OCTN1 is associated with a number of pathologies relating to inflammation and autoimmunity. OCTN1 exists within the IBD5 locus, a roughly 250 kb segment of chromosome 5.31q that has been associated with inflammatory bowel disease (IBD), particularly Crohn’s disease (CD) and ulcerative colitis [2]. While these are complex polygenic diseases, a haplotype containing the p.L503F variant of OCTN1 and a promoter region variant (−207G>C) of OCTN2 is associated with susceptibility to CD [2].

In addition to IBD, an intronic variant of SLC22A4 (OCTN1) has been associated with RA in a Japanese population [2]. This variant disrupts a consensus sequence for the hematopoietic transcription factor RUNX1, which is also associated with RA. As a result, transcription of SLC22A4 is suppressed when this intronic variant is present, increasing susceptibility to RA, although full understanding of these associations and mechanisms remains to be elucidated.
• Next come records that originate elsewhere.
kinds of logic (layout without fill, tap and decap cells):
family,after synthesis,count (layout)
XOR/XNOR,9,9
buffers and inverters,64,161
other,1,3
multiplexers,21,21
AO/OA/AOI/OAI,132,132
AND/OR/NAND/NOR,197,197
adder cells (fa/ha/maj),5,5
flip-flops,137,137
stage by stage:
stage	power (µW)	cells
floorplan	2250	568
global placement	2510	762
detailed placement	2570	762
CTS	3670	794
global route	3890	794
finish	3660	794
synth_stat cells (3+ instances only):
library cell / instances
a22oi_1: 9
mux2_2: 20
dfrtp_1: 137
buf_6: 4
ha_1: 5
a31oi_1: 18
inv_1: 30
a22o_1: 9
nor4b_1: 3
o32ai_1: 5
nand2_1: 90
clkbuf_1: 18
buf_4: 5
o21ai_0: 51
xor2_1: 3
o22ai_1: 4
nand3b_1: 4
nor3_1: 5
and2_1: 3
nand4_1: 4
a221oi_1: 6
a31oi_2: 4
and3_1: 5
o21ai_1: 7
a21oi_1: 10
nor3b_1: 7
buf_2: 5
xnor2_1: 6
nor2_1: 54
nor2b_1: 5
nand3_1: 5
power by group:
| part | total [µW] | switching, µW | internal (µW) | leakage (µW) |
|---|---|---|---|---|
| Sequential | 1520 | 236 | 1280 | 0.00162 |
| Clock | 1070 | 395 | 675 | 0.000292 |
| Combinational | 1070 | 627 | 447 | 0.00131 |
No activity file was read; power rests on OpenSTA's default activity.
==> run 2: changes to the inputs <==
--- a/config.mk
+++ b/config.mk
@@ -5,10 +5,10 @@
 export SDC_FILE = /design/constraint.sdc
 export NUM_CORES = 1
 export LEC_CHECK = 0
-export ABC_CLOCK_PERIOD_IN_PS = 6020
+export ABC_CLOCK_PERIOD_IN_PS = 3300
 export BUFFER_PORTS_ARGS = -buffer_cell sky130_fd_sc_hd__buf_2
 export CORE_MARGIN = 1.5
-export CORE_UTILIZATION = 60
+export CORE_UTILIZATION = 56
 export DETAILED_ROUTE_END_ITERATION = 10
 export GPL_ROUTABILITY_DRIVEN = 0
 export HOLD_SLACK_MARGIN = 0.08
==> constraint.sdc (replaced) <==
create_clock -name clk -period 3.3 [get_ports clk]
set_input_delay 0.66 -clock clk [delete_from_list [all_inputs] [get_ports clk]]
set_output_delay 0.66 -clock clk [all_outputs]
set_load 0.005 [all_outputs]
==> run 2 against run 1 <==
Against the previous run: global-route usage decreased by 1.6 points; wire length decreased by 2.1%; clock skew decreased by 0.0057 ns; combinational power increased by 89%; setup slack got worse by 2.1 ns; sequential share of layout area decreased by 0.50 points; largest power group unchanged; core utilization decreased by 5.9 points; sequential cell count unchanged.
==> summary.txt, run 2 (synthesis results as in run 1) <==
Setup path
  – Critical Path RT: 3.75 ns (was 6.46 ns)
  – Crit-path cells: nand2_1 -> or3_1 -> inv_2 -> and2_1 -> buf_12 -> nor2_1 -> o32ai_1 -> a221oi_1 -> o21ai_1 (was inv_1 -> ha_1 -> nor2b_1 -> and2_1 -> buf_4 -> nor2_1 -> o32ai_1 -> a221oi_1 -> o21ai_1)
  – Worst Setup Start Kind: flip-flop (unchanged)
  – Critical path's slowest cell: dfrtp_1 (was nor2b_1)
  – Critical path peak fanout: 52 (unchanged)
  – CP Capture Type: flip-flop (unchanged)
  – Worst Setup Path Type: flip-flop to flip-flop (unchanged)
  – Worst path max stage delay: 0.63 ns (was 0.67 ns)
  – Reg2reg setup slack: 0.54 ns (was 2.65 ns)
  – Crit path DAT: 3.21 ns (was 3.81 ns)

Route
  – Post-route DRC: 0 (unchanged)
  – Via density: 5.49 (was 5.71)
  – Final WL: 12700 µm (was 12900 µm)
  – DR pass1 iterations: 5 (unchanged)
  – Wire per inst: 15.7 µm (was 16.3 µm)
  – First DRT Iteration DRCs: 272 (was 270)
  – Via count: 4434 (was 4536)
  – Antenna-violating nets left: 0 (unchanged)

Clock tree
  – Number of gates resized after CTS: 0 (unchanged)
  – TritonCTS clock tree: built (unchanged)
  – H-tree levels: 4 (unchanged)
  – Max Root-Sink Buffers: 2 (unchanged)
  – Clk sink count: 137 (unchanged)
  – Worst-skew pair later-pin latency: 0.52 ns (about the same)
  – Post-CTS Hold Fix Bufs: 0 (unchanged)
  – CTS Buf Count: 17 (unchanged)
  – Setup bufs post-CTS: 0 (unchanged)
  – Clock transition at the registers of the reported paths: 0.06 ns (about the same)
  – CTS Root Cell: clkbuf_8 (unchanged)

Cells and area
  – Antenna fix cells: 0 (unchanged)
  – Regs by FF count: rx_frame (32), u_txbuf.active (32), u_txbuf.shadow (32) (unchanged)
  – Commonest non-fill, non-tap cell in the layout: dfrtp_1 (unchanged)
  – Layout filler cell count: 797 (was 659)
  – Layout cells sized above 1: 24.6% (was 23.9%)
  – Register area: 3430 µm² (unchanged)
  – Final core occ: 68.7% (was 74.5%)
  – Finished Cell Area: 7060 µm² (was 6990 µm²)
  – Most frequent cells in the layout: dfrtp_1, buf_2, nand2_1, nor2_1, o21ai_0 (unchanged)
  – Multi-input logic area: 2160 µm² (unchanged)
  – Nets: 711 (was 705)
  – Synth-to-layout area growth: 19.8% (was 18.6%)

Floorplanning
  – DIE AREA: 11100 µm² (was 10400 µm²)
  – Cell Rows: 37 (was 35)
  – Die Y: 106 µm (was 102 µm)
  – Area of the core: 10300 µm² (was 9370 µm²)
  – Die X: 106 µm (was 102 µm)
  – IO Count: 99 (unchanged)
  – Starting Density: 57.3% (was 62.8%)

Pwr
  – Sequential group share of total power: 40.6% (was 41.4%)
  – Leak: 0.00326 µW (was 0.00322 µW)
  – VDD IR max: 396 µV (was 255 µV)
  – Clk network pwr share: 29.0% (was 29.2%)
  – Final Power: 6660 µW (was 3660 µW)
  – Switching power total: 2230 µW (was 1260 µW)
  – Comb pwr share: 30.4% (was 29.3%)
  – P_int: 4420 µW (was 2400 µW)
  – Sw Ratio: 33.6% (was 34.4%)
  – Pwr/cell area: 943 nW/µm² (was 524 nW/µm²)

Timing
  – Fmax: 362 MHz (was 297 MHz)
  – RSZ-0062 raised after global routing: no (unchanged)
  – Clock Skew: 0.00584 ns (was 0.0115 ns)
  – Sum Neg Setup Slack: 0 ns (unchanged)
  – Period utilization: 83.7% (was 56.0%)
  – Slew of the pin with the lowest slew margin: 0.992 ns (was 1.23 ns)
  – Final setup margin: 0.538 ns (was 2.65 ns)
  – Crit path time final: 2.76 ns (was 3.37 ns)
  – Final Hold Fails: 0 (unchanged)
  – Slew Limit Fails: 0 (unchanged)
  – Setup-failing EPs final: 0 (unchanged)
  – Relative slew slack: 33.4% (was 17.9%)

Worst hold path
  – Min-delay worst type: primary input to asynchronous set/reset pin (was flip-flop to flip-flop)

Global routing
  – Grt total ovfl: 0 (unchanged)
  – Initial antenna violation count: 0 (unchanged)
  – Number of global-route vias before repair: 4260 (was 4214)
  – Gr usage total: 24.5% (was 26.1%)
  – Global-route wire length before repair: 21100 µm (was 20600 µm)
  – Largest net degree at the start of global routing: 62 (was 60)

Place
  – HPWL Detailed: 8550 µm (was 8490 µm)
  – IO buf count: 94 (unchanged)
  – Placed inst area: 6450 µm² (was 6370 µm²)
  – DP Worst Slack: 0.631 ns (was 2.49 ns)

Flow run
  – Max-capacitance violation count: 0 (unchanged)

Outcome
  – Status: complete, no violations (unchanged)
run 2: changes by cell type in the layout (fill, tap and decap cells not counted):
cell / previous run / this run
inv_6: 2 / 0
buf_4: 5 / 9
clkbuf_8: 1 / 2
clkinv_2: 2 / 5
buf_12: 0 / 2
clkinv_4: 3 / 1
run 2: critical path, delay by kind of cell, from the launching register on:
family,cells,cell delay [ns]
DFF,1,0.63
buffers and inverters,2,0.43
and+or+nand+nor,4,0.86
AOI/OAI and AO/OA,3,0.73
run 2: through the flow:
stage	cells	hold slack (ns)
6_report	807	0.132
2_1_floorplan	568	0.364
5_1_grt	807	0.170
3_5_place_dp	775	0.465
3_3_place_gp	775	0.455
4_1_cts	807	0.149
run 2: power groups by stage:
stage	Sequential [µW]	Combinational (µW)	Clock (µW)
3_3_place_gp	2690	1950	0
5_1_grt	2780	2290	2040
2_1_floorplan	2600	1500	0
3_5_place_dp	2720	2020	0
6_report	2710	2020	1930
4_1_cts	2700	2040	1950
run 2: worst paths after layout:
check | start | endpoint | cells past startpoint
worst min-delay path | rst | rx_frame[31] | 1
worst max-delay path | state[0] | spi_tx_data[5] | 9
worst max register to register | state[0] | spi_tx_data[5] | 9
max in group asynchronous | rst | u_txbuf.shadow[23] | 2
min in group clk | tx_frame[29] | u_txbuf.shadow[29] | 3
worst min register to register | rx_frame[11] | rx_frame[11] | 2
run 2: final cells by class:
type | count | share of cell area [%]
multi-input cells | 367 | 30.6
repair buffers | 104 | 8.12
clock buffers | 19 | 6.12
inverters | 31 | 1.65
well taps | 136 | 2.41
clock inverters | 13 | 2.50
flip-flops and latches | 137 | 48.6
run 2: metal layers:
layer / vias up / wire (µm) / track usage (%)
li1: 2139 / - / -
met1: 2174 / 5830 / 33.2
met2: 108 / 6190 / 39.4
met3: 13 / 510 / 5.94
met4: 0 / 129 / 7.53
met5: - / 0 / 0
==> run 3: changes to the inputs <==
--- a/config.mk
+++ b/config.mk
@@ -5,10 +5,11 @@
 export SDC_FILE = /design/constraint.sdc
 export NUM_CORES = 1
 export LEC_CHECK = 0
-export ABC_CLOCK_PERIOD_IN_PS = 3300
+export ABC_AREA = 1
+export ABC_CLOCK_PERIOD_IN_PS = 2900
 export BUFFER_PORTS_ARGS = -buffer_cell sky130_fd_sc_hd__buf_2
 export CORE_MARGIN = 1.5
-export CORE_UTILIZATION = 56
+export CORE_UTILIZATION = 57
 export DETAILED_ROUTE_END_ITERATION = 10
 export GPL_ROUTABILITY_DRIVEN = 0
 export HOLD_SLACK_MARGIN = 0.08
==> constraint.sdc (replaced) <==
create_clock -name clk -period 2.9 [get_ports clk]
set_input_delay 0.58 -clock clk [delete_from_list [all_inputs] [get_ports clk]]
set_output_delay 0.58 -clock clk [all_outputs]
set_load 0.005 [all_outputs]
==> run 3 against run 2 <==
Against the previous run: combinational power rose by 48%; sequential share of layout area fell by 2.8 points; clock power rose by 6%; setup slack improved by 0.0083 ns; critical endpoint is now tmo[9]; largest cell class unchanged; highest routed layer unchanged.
OCTN1 contains a number of polymorphisms in various populations. The most common are p.I306T, with a global allele frequency (GAF) of 0.583 according to the GnomAD database [88], and p.L503F, which exists at a GAF of 0.291 with varying frequencies in all ancestral populations [88] (Table 2.3). In vitro, neither polymorphism results in significant alteration in the transport of OCTN1 substrates, betaine or TEA [81]. Conversely, p.L503F has been shown to reduce OCTN1 transport of the anticonvulsant drug gabapentin in vitro and influence the clearance of the gabapentin in vivo. Individuals with the 503L/503L genotype exhibit net secretion of gabapentin by OCTN1 at the apical membrane of the kidney, facilitating elimination of the drug, while individuals homozygous for 503F exhibit no net secretion of gabapentin, with renal clearance roughly equivalent to the rate of glomerular filtration [89].